Below are some records. Print exactly the lines between the one holding "osccfg_sync #(.W(4)) u_sync" and the one holding "assign idx = paddr[31:2];", inclusive, and nothing else.

[Dataset items]
——————

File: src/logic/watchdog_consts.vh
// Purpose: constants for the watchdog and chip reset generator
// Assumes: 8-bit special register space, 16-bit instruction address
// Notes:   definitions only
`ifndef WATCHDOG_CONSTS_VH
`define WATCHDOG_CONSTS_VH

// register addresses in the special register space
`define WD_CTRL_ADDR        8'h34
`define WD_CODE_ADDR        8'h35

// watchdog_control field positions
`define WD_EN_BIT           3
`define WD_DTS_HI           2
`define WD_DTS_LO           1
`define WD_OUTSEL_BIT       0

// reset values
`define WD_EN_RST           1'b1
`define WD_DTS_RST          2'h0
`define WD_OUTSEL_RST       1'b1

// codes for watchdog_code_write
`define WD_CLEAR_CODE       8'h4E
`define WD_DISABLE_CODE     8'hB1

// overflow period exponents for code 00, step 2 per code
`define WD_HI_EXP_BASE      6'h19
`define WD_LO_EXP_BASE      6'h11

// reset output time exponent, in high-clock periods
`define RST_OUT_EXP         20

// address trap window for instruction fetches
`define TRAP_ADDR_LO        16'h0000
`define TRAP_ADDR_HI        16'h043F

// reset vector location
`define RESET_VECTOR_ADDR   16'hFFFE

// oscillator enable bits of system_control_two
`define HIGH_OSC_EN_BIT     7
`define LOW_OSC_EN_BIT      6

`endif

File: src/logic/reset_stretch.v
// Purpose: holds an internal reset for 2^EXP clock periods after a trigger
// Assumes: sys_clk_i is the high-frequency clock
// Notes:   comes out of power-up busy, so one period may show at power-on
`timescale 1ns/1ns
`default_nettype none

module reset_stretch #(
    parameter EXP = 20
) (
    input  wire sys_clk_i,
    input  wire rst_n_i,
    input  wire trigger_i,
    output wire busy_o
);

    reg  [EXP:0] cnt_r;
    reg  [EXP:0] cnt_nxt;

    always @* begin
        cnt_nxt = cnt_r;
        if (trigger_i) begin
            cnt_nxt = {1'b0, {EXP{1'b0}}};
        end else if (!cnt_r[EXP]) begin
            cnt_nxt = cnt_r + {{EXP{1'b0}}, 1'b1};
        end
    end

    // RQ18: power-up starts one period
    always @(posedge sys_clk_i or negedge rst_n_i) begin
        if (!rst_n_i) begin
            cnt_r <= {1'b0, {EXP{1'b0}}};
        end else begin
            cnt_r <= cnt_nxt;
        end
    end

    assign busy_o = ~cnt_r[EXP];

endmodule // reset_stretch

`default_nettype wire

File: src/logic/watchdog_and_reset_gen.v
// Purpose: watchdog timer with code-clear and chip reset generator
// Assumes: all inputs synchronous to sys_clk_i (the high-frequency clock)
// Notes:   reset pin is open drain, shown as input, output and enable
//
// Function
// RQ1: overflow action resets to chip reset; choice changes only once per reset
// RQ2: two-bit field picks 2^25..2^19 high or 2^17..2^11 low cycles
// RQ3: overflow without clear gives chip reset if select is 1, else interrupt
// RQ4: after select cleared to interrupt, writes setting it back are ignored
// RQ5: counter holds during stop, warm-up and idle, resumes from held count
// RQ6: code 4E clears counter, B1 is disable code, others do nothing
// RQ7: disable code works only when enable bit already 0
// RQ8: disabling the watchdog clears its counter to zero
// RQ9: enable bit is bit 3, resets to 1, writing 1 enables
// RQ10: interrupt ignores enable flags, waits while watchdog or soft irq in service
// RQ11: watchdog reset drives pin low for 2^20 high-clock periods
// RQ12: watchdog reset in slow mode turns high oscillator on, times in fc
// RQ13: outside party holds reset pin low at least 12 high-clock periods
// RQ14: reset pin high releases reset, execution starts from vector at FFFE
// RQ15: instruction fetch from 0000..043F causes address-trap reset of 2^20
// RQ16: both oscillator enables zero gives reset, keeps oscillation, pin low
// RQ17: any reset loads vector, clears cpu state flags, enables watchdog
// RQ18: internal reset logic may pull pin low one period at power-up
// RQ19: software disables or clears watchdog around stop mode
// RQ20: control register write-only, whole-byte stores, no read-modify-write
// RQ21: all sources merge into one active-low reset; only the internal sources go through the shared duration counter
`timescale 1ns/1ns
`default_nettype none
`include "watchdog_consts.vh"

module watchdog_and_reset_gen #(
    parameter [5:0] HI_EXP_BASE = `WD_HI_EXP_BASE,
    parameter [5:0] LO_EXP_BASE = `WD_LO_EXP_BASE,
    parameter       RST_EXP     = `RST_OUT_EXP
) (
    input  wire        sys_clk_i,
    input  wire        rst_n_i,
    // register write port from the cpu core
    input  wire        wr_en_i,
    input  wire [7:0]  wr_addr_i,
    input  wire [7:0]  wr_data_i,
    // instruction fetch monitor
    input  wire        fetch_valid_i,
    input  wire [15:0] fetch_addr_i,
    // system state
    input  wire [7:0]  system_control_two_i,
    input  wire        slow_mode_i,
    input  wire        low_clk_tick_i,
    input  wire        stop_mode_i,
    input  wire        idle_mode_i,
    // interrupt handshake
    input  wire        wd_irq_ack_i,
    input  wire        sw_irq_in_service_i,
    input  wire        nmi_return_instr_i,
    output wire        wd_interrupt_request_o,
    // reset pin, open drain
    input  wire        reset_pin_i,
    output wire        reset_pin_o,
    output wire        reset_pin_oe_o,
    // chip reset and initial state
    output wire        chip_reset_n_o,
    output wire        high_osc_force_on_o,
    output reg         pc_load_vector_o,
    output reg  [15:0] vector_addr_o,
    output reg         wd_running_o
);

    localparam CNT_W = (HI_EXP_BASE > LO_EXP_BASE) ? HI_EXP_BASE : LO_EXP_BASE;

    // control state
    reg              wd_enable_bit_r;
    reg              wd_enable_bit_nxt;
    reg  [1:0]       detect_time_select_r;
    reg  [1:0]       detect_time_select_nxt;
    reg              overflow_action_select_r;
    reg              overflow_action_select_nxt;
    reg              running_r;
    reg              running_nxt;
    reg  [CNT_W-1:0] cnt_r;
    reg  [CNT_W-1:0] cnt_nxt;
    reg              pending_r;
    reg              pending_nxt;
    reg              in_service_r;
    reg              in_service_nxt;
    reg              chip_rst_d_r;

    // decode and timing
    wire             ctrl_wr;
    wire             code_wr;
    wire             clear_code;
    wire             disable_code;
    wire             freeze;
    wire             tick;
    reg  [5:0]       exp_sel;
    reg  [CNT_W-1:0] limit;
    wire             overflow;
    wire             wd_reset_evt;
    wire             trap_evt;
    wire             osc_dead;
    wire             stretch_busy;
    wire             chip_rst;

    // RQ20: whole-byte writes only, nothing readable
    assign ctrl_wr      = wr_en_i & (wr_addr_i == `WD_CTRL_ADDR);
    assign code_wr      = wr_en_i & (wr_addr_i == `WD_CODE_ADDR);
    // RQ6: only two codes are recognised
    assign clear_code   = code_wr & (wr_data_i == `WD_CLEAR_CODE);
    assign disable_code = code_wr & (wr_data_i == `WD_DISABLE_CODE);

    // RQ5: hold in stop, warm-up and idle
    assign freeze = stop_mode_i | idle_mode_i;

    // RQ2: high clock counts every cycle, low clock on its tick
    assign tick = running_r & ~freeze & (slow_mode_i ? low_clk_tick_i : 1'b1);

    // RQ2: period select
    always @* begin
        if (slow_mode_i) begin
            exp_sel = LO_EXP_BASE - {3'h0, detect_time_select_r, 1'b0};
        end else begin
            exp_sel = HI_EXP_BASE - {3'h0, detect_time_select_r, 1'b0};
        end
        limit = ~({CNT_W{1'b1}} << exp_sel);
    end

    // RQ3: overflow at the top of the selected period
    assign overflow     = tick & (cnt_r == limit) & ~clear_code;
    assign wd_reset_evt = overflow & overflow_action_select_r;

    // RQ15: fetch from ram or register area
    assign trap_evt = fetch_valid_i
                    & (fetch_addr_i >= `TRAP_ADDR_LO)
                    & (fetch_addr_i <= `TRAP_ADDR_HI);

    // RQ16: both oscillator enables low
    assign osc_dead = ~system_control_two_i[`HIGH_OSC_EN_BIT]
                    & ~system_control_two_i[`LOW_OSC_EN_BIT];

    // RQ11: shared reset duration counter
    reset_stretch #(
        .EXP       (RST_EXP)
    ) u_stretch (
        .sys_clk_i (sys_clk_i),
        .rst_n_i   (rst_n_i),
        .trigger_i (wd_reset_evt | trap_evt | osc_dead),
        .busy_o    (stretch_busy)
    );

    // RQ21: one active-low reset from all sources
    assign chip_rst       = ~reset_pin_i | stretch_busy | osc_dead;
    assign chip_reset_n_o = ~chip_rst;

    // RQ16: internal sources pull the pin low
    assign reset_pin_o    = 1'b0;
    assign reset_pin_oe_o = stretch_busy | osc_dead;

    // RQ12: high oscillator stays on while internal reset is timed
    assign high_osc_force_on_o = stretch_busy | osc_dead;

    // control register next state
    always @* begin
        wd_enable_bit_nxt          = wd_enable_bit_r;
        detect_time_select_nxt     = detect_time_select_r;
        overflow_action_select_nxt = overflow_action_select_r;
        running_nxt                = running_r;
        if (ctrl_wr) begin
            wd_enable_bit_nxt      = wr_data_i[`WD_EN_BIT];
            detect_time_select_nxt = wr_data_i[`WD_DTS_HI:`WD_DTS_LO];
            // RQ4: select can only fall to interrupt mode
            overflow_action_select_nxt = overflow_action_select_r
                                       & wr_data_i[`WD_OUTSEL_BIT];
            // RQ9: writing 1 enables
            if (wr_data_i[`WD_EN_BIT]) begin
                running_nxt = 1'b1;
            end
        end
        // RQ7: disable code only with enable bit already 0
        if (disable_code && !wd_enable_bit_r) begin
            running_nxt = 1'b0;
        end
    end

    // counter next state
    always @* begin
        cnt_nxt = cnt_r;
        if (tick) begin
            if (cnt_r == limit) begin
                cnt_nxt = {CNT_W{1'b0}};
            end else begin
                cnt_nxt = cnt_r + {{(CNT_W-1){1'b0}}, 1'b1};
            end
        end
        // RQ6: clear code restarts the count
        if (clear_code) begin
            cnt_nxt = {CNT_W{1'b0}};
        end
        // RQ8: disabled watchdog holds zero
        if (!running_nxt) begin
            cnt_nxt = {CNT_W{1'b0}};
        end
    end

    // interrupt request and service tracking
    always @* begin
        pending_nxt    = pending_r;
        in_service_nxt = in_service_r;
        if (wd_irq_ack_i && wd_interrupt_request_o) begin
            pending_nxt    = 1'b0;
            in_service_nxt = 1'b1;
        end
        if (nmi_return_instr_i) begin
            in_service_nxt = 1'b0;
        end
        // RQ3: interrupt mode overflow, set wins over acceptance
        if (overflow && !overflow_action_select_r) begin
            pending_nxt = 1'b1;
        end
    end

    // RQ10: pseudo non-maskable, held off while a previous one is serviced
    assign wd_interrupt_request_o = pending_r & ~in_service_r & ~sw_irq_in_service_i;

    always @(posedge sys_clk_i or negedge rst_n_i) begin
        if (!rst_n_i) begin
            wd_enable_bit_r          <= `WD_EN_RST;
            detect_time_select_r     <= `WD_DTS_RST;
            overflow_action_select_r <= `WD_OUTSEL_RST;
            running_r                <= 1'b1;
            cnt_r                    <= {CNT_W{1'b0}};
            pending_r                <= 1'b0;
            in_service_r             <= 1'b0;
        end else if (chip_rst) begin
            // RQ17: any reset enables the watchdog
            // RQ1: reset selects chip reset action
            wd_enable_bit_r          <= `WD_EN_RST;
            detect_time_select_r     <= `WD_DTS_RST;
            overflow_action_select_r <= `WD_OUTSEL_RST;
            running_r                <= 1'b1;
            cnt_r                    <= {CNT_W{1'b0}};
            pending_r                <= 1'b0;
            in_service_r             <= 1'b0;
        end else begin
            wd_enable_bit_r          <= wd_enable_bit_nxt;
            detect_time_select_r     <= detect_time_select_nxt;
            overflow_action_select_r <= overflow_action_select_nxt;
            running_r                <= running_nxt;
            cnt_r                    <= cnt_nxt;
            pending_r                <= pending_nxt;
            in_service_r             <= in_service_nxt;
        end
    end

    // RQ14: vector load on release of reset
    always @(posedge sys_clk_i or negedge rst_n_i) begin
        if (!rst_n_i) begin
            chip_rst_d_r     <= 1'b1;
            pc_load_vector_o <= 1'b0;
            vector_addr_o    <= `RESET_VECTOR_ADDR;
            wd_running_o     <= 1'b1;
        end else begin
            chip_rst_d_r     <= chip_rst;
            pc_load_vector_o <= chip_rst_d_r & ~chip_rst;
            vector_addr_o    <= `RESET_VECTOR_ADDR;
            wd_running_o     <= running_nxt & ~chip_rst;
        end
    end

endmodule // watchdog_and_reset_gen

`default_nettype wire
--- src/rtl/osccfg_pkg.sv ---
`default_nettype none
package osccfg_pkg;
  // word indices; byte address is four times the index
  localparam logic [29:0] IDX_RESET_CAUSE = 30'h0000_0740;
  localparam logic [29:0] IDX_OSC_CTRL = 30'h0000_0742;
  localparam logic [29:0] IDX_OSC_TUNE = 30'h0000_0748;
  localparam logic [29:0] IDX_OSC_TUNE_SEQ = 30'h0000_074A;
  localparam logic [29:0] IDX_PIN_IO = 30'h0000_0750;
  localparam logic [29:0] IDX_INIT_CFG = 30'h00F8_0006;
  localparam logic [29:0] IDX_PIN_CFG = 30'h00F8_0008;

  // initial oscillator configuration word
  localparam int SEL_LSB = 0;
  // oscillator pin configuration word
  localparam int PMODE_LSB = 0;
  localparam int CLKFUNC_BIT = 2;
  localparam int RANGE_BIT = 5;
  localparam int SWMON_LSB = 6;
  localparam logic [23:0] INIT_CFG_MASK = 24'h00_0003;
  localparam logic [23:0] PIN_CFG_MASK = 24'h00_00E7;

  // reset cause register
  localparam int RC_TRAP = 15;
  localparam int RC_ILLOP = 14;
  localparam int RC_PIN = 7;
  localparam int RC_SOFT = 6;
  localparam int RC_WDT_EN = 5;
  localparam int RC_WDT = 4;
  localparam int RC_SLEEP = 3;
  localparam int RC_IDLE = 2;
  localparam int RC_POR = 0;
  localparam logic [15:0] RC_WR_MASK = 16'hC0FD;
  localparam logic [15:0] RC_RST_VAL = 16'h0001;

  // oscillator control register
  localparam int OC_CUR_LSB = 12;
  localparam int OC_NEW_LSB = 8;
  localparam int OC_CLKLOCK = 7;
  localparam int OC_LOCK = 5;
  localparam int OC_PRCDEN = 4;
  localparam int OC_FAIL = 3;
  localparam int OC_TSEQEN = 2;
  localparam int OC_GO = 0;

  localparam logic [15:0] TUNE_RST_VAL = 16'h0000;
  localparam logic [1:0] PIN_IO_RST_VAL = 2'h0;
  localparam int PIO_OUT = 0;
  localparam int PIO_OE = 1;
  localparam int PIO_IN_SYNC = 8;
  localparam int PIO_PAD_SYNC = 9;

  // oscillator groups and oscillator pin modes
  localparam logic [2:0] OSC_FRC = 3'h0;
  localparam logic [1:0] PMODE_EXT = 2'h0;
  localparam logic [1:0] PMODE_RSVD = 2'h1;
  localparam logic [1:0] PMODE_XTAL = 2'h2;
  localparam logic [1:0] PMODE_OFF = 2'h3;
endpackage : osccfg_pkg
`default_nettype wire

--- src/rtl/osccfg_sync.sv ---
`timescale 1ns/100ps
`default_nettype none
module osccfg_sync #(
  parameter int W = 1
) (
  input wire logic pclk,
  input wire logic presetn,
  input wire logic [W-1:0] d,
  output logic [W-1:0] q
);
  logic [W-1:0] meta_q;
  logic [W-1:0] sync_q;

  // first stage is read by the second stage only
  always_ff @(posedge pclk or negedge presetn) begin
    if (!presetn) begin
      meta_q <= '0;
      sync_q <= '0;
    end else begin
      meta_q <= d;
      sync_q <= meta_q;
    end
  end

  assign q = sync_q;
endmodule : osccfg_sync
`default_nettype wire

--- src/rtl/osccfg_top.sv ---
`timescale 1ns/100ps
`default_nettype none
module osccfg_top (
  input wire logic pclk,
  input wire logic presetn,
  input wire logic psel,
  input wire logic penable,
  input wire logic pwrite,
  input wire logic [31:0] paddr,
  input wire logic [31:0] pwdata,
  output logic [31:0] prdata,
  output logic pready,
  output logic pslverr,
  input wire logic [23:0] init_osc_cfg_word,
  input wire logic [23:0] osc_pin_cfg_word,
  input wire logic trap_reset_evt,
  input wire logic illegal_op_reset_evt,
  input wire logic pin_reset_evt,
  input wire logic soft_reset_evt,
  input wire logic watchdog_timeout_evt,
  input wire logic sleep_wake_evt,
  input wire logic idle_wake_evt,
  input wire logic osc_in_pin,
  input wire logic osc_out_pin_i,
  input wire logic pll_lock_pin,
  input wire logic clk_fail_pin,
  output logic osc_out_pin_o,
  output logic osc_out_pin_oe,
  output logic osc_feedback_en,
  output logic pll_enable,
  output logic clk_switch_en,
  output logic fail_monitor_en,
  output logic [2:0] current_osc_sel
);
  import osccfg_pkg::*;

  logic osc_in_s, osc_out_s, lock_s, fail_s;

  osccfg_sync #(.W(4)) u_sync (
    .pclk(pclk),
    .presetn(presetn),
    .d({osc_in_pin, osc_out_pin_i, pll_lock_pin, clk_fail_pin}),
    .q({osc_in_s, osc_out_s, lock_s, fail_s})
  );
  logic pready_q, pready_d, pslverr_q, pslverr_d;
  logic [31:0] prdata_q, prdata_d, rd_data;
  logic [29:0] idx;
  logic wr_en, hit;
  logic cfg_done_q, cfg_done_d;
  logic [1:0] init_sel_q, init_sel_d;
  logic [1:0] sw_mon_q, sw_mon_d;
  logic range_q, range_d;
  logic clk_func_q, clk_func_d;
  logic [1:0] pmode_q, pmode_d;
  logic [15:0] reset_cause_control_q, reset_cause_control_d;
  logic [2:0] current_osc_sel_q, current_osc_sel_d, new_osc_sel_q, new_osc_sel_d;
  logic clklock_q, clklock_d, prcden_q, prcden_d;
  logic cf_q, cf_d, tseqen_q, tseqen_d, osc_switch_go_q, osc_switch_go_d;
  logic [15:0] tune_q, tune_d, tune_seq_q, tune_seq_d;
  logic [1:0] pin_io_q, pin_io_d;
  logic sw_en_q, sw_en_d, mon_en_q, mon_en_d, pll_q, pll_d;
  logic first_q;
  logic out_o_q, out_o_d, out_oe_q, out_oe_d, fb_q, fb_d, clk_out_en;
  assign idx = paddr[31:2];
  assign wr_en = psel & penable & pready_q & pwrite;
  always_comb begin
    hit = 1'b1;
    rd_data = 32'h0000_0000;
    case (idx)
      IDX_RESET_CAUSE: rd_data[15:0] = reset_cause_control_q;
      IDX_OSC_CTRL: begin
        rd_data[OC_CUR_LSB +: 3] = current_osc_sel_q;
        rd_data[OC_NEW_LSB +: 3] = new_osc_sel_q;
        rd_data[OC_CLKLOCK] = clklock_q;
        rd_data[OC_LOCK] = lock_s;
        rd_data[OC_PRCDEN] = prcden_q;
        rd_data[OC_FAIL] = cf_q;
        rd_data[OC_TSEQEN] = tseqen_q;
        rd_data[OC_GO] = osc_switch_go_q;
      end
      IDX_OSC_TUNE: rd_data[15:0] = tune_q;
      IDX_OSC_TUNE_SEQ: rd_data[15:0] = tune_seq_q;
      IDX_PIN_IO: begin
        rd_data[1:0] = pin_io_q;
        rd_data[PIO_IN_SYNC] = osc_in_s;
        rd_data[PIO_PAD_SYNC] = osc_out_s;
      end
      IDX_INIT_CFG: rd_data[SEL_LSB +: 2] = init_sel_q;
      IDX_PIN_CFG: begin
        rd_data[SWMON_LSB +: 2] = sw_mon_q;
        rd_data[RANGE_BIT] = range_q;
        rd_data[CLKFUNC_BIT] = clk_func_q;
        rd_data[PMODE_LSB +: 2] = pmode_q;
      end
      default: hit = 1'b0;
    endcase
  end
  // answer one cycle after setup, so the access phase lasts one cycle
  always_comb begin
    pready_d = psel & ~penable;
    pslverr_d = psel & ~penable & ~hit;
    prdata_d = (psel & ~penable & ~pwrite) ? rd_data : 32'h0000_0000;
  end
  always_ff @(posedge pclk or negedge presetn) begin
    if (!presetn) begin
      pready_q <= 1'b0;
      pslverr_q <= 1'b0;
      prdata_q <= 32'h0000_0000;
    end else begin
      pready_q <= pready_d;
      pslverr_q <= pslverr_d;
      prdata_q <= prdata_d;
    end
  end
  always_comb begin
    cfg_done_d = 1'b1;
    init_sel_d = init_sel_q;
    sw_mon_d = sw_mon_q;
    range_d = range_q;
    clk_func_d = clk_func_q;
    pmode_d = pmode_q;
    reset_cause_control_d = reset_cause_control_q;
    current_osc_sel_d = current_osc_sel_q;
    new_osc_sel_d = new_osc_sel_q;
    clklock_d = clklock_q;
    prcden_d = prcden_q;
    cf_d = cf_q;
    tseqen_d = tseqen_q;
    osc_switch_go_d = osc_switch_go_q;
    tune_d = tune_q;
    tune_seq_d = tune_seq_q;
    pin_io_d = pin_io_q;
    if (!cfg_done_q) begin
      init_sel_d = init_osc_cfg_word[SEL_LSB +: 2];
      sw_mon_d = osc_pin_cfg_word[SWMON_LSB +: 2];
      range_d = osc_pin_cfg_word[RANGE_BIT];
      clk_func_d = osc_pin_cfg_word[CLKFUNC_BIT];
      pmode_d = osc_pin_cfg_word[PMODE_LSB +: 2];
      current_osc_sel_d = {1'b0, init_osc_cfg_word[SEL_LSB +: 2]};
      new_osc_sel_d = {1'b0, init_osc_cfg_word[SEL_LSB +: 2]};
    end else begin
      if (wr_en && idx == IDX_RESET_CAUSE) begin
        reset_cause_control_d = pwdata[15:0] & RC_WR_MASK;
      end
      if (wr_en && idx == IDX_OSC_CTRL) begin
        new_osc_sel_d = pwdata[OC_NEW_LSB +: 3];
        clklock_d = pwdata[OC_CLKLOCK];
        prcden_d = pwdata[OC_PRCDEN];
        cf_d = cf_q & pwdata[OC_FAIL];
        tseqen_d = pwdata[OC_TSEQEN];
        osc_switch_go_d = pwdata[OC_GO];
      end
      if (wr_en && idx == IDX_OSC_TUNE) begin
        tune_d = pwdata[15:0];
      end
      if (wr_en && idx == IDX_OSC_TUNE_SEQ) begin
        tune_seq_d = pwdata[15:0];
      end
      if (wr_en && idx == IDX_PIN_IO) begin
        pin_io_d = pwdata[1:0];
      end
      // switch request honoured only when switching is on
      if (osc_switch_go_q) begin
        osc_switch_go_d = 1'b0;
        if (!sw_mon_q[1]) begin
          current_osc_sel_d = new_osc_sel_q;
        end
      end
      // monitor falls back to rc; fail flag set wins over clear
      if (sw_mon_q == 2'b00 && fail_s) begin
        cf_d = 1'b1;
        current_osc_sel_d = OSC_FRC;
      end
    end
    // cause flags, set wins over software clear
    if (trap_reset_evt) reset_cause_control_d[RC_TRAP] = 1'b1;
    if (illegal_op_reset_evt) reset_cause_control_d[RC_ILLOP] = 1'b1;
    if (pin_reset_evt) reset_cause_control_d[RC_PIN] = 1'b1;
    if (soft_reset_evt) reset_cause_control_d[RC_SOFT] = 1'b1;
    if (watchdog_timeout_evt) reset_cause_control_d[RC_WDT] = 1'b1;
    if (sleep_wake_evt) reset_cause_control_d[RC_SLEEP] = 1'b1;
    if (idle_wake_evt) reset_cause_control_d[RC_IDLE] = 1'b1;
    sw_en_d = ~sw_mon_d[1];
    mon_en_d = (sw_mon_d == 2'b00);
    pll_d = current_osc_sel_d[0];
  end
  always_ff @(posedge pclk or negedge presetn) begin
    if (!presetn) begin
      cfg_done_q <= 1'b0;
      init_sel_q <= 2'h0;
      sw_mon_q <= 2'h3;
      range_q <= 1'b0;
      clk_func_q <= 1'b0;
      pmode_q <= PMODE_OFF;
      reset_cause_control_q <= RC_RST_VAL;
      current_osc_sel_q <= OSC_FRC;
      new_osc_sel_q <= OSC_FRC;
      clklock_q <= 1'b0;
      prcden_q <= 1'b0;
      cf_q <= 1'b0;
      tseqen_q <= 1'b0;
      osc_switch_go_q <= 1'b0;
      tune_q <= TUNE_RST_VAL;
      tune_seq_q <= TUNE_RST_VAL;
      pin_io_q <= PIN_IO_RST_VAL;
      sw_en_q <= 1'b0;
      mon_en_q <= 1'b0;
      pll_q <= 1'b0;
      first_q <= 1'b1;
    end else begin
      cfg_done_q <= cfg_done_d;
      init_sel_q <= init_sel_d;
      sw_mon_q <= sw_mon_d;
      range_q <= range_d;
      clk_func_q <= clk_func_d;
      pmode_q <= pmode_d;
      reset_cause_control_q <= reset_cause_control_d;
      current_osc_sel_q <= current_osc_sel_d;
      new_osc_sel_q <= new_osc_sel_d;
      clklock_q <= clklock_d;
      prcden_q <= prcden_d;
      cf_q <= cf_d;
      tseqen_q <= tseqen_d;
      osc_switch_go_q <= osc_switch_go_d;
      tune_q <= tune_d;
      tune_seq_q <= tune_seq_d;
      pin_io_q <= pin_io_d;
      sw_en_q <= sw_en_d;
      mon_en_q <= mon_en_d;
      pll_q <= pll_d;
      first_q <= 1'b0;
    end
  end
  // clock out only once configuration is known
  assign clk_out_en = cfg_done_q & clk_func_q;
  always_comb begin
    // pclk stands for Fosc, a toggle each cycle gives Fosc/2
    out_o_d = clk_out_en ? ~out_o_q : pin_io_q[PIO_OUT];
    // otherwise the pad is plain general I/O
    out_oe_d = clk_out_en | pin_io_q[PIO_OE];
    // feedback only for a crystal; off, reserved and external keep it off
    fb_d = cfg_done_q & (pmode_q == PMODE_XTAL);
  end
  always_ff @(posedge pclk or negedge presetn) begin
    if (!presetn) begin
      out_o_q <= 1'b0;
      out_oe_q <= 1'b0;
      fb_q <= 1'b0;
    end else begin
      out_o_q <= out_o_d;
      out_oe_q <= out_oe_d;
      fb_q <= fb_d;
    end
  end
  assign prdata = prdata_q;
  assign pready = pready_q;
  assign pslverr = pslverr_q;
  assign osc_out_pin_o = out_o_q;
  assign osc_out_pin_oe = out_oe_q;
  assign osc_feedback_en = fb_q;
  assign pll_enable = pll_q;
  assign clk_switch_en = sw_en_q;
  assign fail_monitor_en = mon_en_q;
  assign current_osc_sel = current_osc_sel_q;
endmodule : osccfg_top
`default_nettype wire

——————

▶ Response for this exercise
  osccfg_sync #(.W(4)) u_sync (
    .pclk(pclk),
    .presetn(presetn),
    .d({osc_in_pin, osc_out_pin_i, pll_lock_pin, clk_fail_pin}),
    .q({osc_in_s, osc_out_s, lock_s, fail_s})
  );
  logic pready_q, pready_d, pslverr_q, pslverr_d;
  logic [31:0] prdata_q, prdata_d, rd_data;
  logic [29:0] idx;
  logic wr_en, hit;
  logic cfg_done_q, cfg_done_d;
  logic [1:0] init_sel_q, init_sel_d;
  logic [1:0] sw_mon_q, sw_mon_d;
  logic range_q, range_d;
  logic clk_func_q, clk_func_d;
  logic [1:0] pmode_q, pmode_d;
  logic [15:0] reset_cause_control_q, reset_cause_control_d;
  logic [2:0] current_osc_sel_q, current_osc_sel_d, new_osc_sel_q, new_osc_sel_d;
  logic clklock_q, clklock_d, prcden_q, prcden_d;
  logic cf_q, cf_d, tseqen_q, tseqen_d, osc_switch_go_q, osc_switch_go_d;
  logic [15:0] tune_q, tune_d, tune_seq_q, tune_seq_d;
  logic [1:0] pin_io_q, pin_io_d;
  logic sw_en_q, sw_en_d, mon_en_q, mon_en_d, pll_q, pll_d;
  logic first_q;
  logic out_o_q, out_o_d, out_oe_q, out_oe_d, fb_q, fb_d, clk_out_en;
  assign idx = paddr[31:2];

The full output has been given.